Saved entries:
┌──

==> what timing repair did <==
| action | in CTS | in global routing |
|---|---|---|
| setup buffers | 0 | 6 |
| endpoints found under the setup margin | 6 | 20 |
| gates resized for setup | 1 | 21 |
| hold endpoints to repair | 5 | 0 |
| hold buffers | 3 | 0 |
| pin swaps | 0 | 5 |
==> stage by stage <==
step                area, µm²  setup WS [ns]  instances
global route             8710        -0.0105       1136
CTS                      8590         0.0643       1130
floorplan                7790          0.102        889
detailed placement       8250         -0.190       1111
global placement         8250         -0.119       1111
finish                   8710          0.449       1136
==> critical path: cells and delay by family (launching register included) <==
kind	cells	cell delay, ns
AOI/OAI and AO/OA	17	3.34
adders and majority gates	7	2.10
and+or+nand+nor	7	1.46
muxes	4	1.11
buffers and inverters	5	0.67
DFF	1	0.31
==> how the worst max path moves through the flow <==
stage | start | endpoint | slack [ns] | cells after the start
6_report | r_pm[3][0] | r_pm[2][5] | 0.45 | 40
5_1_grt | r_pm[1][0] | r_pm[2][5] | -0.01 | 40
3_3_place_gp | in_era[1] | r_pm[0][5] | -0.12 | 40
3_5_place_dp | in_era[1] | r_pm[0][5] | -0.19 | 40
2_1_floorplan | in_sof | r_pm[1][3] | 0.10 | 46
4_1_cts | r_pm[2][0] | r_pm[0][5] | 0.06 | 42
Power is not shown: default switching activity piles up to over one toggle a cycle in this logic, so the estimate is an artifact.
### src/rtl/id_stage.sv
// Purpose: Octa16 decode/operand-fetch stage with 8x8 register file, pending-write scoreboard and writeback bypass.
// Latency: 1 cycle, so an instruction accepted at edge N is on ex_* right after edge N. Full throughput when ex_ready=1.
// Backpressure: instr_ready drops while the ex register is held (ex_valid && !ex_ready) or a RAW/WAW hazard is pending.
module id_stage #(
  parameter bit ZERO_R0 = 1'b1
) (
  input  logic        clk,
  input  logic        rst,
  input  logic        instr_valid,
  output logic        instr_ready,
  input  logic [15:0] instr,
  output logic        ex_valid,
  input  logic        ex_ready,
  output logic [7:0]  ex_rs1,
  output logic [7:0]  ex_rs2,
  output logic [2:0]  ex_ctrl,
  output logic        ex_flag,
  output logic [2:0]  ex_rd,
  output logic        ex_li,
  output logic [7:0]  ex_imm,
  input  logic        wb_en,
  input  logic [2:0]  wb_rd,
  input  logic [7:0]  wb_data,
  output logic        illegal
);

  localparam logic [2:0] CTRL_LI = 3'b111;

  // Architectural state
  logic [7:0] rf_q [8];
  logic [7:0] pend_q, pend_d;

  // Execute-stage register
  logic       ex_valid_q, ex_valid_d;
  logic [7:0] ex_rs1_q, ex_rs1_d;
  logic [7:0] ex_rs2_q, ex_rs2_d;
  logic [2:0] ex_ctrl_q, ex_ctrl_d;
  logic       ex_flag_q, ex_flag_d;
  logic [2:0] ex_rd_q, ex_rd_d;
  logic       ex_li_q, ex_li_d;
  logic [7:0] ex_imm_q, ex_imm_d;
  logic       illegal_q, illegal_d;

  // Decode fields
  logic [2:0] dec_ctrl, dec_rd, dec_rs1, dec_rs2;
  logic       dec_flag, dec_li, dec_ill;
  logic [7:0] wb_clr, busy;
  logic       hazard, fire, issue, rf_we;
  logic [7:0] rs1_val, rs2_val;

  // Split the instruction word into its fields and classify the opcode
  always_comb begin
    dec_ctrl = instr[15:13];
    dec_flag = instr[12];
    dec_rd   = instr[11:9];
    dec_rs1  = instr[8:6];
    dec_rs2  = instr[5:3];
    dec_li   = (dec_ctrl == CTRL_LI);
    dec_ill  = (dec_ctrl == 3'b101) || (dec_ctrl == 3'b110);
  end

  // A register is busy if pending and not being written back this very cycle
  always_comb begin
    wb_clr = '0;
    if (wb_en) wb_clr[wb_rd] = 1'b1;
    busy   = pend_q & ~wb_clr;
    // Illegal words are dropped without looking at their register fields
    hazard = !dec_ill &&
             (busy[dec_rd] || (!dec_li && (busy[dec_rs1] || busy[dec_rs2])));
  end

  assign instr_ready = (!ex_valid_q || ex_ready) && !hazard;
  assign fire        = instr_valid && instr_ready;
  assign issue       = fire && !dec_ill;
  assign rf_we       = wb_en && !(ZERO_R0 && (wb_rd == 3'd0));

  // Operand read: same-cycle writeback bypasses the file, r0 may be hardwired to zero
  always_comb begin
    rs1_val = rf_q[dec_rs1];
    if (wb_en && (wb_rd == dec_rs1)) rs1_val = wb_data;
    if (ZERO_R0 && (dec_rs1 == 3'd0)) rs1_val = '0;
    rs2_val = rf_q[dec_rs2];
    if (wb_en && (wb_rd == dec_rs2)) rs2_val = wb_data;
    if (ZERO_R0 && (dec_rs2 == 3'd0)) rs2_val = '0;
  end

  // Next state of the ex register, scoreboard and illegal pulse
  always_comb begin
    ex_valid_d = ex_valid_q;
    ex_rs1_d   = ex_rs1_q;
    ex_rs2_d   = ex_rs2_q;
    ex_ctrl_d  = ex_ctrl_q;
    ex_flag_d  = ex_flag_q;
    ex_rd_d    = ex_rd_q;
    ex_li_d    = ex_li_q;
    ex_imm_d   = ex_imm_q;
    illegal_d  = fire && dec_ill;
    // Clear first so that a same-cycle set on issue wins
    pend_d     = pend_q & ~wb_clr;
    if (issue) begin
      ex_valid_d = 1'b1;
      ex_rd_d    = dec_rd;
      ex_li_d    = dec_li;
      if (dec_li) begin
        ex_rs1_d  = '0;
        ex_rs2_d  = '0;
        ex_ctrl_d = '0;
        ex_flag_d = 1'b0;
        ex_imm_d  = instr[7:0];
      end else begin
        ex_rs1_d  = rs1_val;
        ex_rs2_d  = rs2_val;
        ex_ctrl_d = dec_ctrl;
        ex_flag_d = dec_flag;
        ex_imm_d  = '0;
      end
      if (dec_rd != 3'd0) pend_d[dec_rd] = 1'b1;
    end else if (ex_ready) begin
      ex_valid_d = 1'b0;
    end
  end

  // Pipeline and scoreboard registers
  always_ff @(posedge clk) begin
    if (rst) begin
      ex_valid_q <= 1'b0;
      ex_rs1_q   <= '0;
      ex_rs2_q   <= '0;
      ex_ctrl_q  <= '0;
      ex_flag_q  <= 1'b0;
      ex_rd_q    <= '0;
      ex_li_q    <= 1'b0;
      ex_imm_q   <= '0;
      illegal_q  <= 1'b0;
      pend_q     <= '0;
    end else begin
      ex_valid_q <= ex_valid_d;
      ex_rs1_q   <= ex_rs1_d;
      ex_rs2_q   <= ex_rs2_d;
      ex_ctrl_q  <= ex_ctrl_d;
      ex_flag_q  <= ex_flag_d;
      ex_rd_q    <= ex_rd_d;
      ex_li_q    <= ex_li_d;
      ex_imm_q   <= ex_imm_d;
      illegal_q  <= illegal_d;
      pend_q     <= pend_d;
    end
  end

  // Register file: writeback lands every cycle it is strobed, independent of stalls
  always_ff @(posedge clk) begin
    if (rst) begin
      for (int i = 0; i < 8; i++) rf_q[i] <= '0;
    end else if (rf_we) begin
      rf_q[wb_rd] <= wb_data;
    end
  end

  assign ex_valid = ex_valid_q;
  assign ex_rs1   = ex_rs1_q;
  assign ex_rs2   = ex_rs2_q;
  assign ex_ctrl  = ex_ctrl_q;
  assign ex_flag  = ex_flag_q;
  assign ex_rd    = ex_rd_q;
  assign ex_li    = ex_li_q;
  assign ex_imm   = ex_imm_q;
  assign illegal  = illegal_q;

endmodule
File: config.mk
export PLATFORM = sky130hd
export DESIGN_NAME = pwm_peripheral
export DESIGN_NICKNAME = d
export VERILOG_FILES = /design/src/rtl/pwm_pkg.sv /design/src/rtl/pwm_timebase.sv /design/src/rtl/pwm_peripheral.sv
export SDC_FILE = /design/constraint.sdc
export NUM_CORES = 1
export LEC_CHECK = 0
export CORE_AREA = 8 8 62 85
export DETAILED_ROUTE_END_ITERATION = 10
export DIE_AREA = 0 0 70 93
export PLACE_DENSITY = 0.85
export SLEW_MARGIN = 20
export SYNTH_ARGS = -nofsm -noshare
export SYNTH_HDL_FRONTEND = slang
export SYNTH_SLANG_ARGS = --single-unit
File: constraint.sdc
create_clock -name clk -period 2.8 [get_ports clk]
set_input_delay 0.56 -clock clk [delete_from_list [all_inputs] [get_ports clk]]
set_output_delay 0.56 -clock clk [all_outputs]
set_load 0.02 [all_outputs]
File: src/rtl/pwm_pkg.sv
// pwm_pkg: shared widths and constants for the PWM peripheral.
package pwm_pkg;
  localparam int PWM_CNT_W = 8;
  localparam int NUM_CH = 16;
  localparam int CLK_DIV_DEFAULT = 13;
  localparam logic [PWM_CNT_W-1:0] DUTY_FULL = 8'hFF;
endpackage

File: src/rtl/pwm_timebase.sv
// pwm_timebase: free-running prescaler and 8-bit period counter with period strobes.
module pwm_timebase
  import pwm_pkg::*;
#(
  parameter int CLK_DIV = CLK_DIV_DEFAULT
) (
  input  logic                 clk,
  input  logic                 rst_n,
  output logic [PWM_CNT_W-1:0] pwm_cnt,
  output logic                 wrap,
  output logic                 period_start
);
  localparam int PW = (CLK_DIV > 1) ? $clog2(CLK_DIV) : 1;
  logic [PW-1:0] presc_cnt;
  logic          tick;
  logic          first;
  assign tick = presc_cnt == PW'(CLK_DIV - 1);
  assign wrap = tick && pwm_cnt == '1;
  // first marks the clk right after reset release so it also opens a period
  always_ff @(posedge clk or negedge rst_n) begin
    if (!rst_n) begin
      presc_cnt    <= '0;
      pwm_cnt      <= '0;
      first        <= 1'b1;
      period_start <= 1'b0;
    end else begin
      presc_cnt    <= tick ? '0 : presc_cnt + PW'(1);
      pwm_cnt      <= tick ? pwm_cnt + PWM_CNT_W'(1) : pwm_cnt;
      first        <= 1'b0;
      period_start <= wrap || first;
    end
  end
endmodule

File: src/rtl/pwm_peripheral.sv
// pwm_peripheral: 16 static/PWM channels sharing one period-aligned, double-buffered duty.
module pwm_peripheral
  import pwm_pkg::*;
#(
  parameter int CLK_DIV = CLK_DIV_DEFAULT
) (
  input  logic                 clk,
  input  logic                 rst_n,
  input  logic [7:0]           en_reg_out_7_0,
  input  logic [7:0]           en_reg_out_15_8,
  input  logic [7:0]           en_reg_pwm_7_0,
  input  logic [7:0]           en_reg_pwm_15_8,
  input  logic [7:0]           pwm_duty_cycle,
  output logic [NUM_CH-1:0]    out,
  output logic                 period_start
);
  logic [PWM_CNT_W-1:0] pwm_cnt;
  logic [PWM_CNT_W-1:0] duty_q;
  logic [PWM_CNT_W-1:0] duty_eff;
  logic                 wrap;
  logic                 load_pend;
  logic                 pwm_sig;
  logic [NUM_CH-1:0]    en_out;
  logic [NUM_CH-1:0]    en_pwm;
  pwm_timebase #(.CLK_DIV(CLK_DIV)) u_timebase (
    .clk          (clk),
    .rst_n        (rst_n),
    .pwm_cnt      (pwm_cnt),
    .wrap         (wrap),
    .period_start (period_start)
  );
  assign en_out = {en_reg_out_15_8, en_reg_out_7_0};
  assign en_pwm = {en_reg_pwm_15_8, en_reg_pwm_7_0};
  // shadow is transparent until its first load so the post-reset duty drives the very first period
  assign duty_eff = load_pend ? pwm_duty_cycle : duty_q;
  assign pwm_sig = (duty_eff == DUTY_FULL) || (pwm_cnt < duty_eff);
  always_ff @(posedge clk or negedge rst_n) begin
    if (!rst_n) begin
      duty_q    <= '0;
      load_pend <= 1'b1;
      out       <= '0;
    end else begin
      duty_q    <= (wrap || load_pend) ? pwm_duty_cycle : duty_q;
      load_pend <= 1'b0;
      out       <= en_out & (~en_pwm | {NUM_CH{pwm_sig}});
    end
  end
endmodule

==> results.cfg <==
[cells_and_area]
fraction_of_final_layout_cells_with_drive_strength_greater_than_1 = 0.103
final_core_utilization = 0.600
layout_common_cells = sky130_fd_sc_hd__clkdlybuf4s50_1, sky130_fd_sc_hd__dfrtp_1, sky130_fd_sc_hd__inv_1
layoutNonFillerInstCount = 258
antenna_cells = 0
final_nets = 264
leading_cell_type_in_the_layout_fill_and_taps_excluded = sky130_fd_sc_hd__clkdlybuf4s50_1
area.growth.synth_to_final_pct = 39.0

[die]
floorplan.die.width_um = 70
die_area_sq_um = 6510
die_span_in_y_um = 93
fp-row-count = 28
floorplan.initialDensity = 0.432
core_sq_um = 4060
num_io_pins = 59

[power_and_ir_drop]
total_switching_power_w = 0.000271
p_leak_nw = 1.09
swShare = 0.242
power.density_cell_area_nw_per_um2 = 459
power.clock.fraction = 0.318
cell_internal_pwr_w = 0.000850
share_comb_of_total_power = 0.156
p_seq_frac = 0.527
fin_total_pwr_w = 0.00112
vdd_ir_drop_max_uv = 352

[setup_path]
critPathCaptureType = flop
cp.arrival_ns = 2.67
timing.rr.end = out[12]
critPathLaunchType = flop
required_time_reported_for_the_critical_path_endpoint_ns = 3.01
reg2reg_setup_slack_ns = 0.34
register_to_register_path_depth = 7
crit_type = flop to flop
crit-reg2reg-launch = u_timebase.first
critical_path.max_fanout = 16

[logic_synthesis]
synth.cell_area_sq_um = 1760
syn-num-nets = 203
syn_avg_cell_area_sq_um = 11.6
synth_cell_types = 29
synth-warning-count = 0
post_synth_inst_count = 151
yosysSeqAreaShare = 0.542
postSynthRegisterBits = 38

[sta]
maxSlewHeadroom = 0.459
slew_viol_final = 0
fin_crit_share = 0.879
max_slew.worst_pin.slew_ns = 0.811
timing.final.ws_setup_ns = 0.337
fin_setup_tns_ns = 0
max_freq_ghz = 0.406
minimum_clock_period_after_layout_ns = 2.46
finalClockSkew_ns = 0.00503
hold_fails_final_rpt = 0
unrepaired_setup_endpoints_after_global_routing = false
setup-violations-final = 0

[clocking]
numClockSinks = 38
cts_repair_resize_count = 0
cts.htree.levels = 2
clock_tree_from_tritoncts = done
clk_transition_reported_paths_ns = 0.07
clock_tree.root_cell = sky130_fd_sc_hd__clkbuf_8
cts-root-to-sink-buffers = 2
cts-buffers-inserted = 5
worstSkewPairLatency_ns = 0.29
ctsHoldBuffers = 0
cts_setup_buffers = 0

[grt]
gr-total-overflow = 0
first_global_vias = 1448
maximum_number_of_pins_on_one_net_before_global_route_repair = 39
wire_length_of_the_first_global_routing_pass_um = 6470
grtUsageTotal = 0.123
initial_antenna_violation_count = 0

[drt]
drt_pass1_iterations = 4
wl_per_cell_um = 15.0
wirelength_um = 3860
initialDrtViolationCount = 73
detailroute.via_count = 1325
via_per_inst = 5.14
drc = 0
antenna_nets_post_route = 0

[worst_hold_path]
worst_hold_path_type = input port to async pin

[run_status]
status = completed

[job]
maxCapViolations = 0

[placed_design]
placed_cells = 250
routabilityCongestion = 0.858
place.detailed.hpwl_um = 3000
placement.setup.worst_slack_ns = 0.163
input_output_buffers = 58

└──

§ **YOUR ASSIGNMENT**
Reproduce every line of the entries above, unchanged, from the very first one down to and including the line containing "and writeback bypass.".

§ **EXERCISE SOLUTION**
==> what timing repair did <==
| action | in CTS | in global routing |
|---|---|---|
| setup buffers | 0 | 6 |
| endpoints found under the setup margin | 6 | 20 |
| gates resized for setup | 1 | 21 |
| hold endpoints to repair | 5 | 0 |
| hold buffers | 3 | 0 |
| pin swaps | 0 | 5 |
==> stage by stage <==
step                area, µm²  setup WS [ns]  instances
global route             8710        -0.0105       1136
CTS                      8590         0.0643       1130
floorplan                7790          0.102        889
detailed placement       8250         -0.190       1111
global placement         8250         -0.119       1111
finish                   8710          0.449       1136
==> critical path: cells and delay by family (launching register included) <==
kind	cells	cell delay, ns
AOI/OAI and AO/OA	17	3.34
adders and majority gates	7	2.10
and+or+nand+nor	7	1.46
muxes	4	1.11
buffers and inverters	5	0.67
DFF	1	0.31
==> how the worst max path moves through the flow <==
stage | start | endpoint | slack [ns] | cells after the start
6_report | r_pm[3][0] | r_pm[2][5] | 0.45 | 40
5_1_grt | r_pm[1][0] | r_pm[2][5] | -0.01 | 40
3_3_place_gp | in_era[1] | r_pm[0][5] | -0.12 | 40
3_5_place_dp | in_era[1] | r_pm[0][5] | -0.19 | 40
2_1_floorplan | in_sof | r_pm[1][3] | 0.10 | 46
4_1_cts | r_pm[2][0] | r_pm[0][5] | 0.06 | 42
Power is not shown: default switching activity piles up to over one toggle a cycle in this logic, so the estimate is an artifact.
### src/rtl/id_stage.sv
// Purpose: Octa16 decode/operand-fetch stage with 8x8 register file, pending-write scoreboard and writeback bypass.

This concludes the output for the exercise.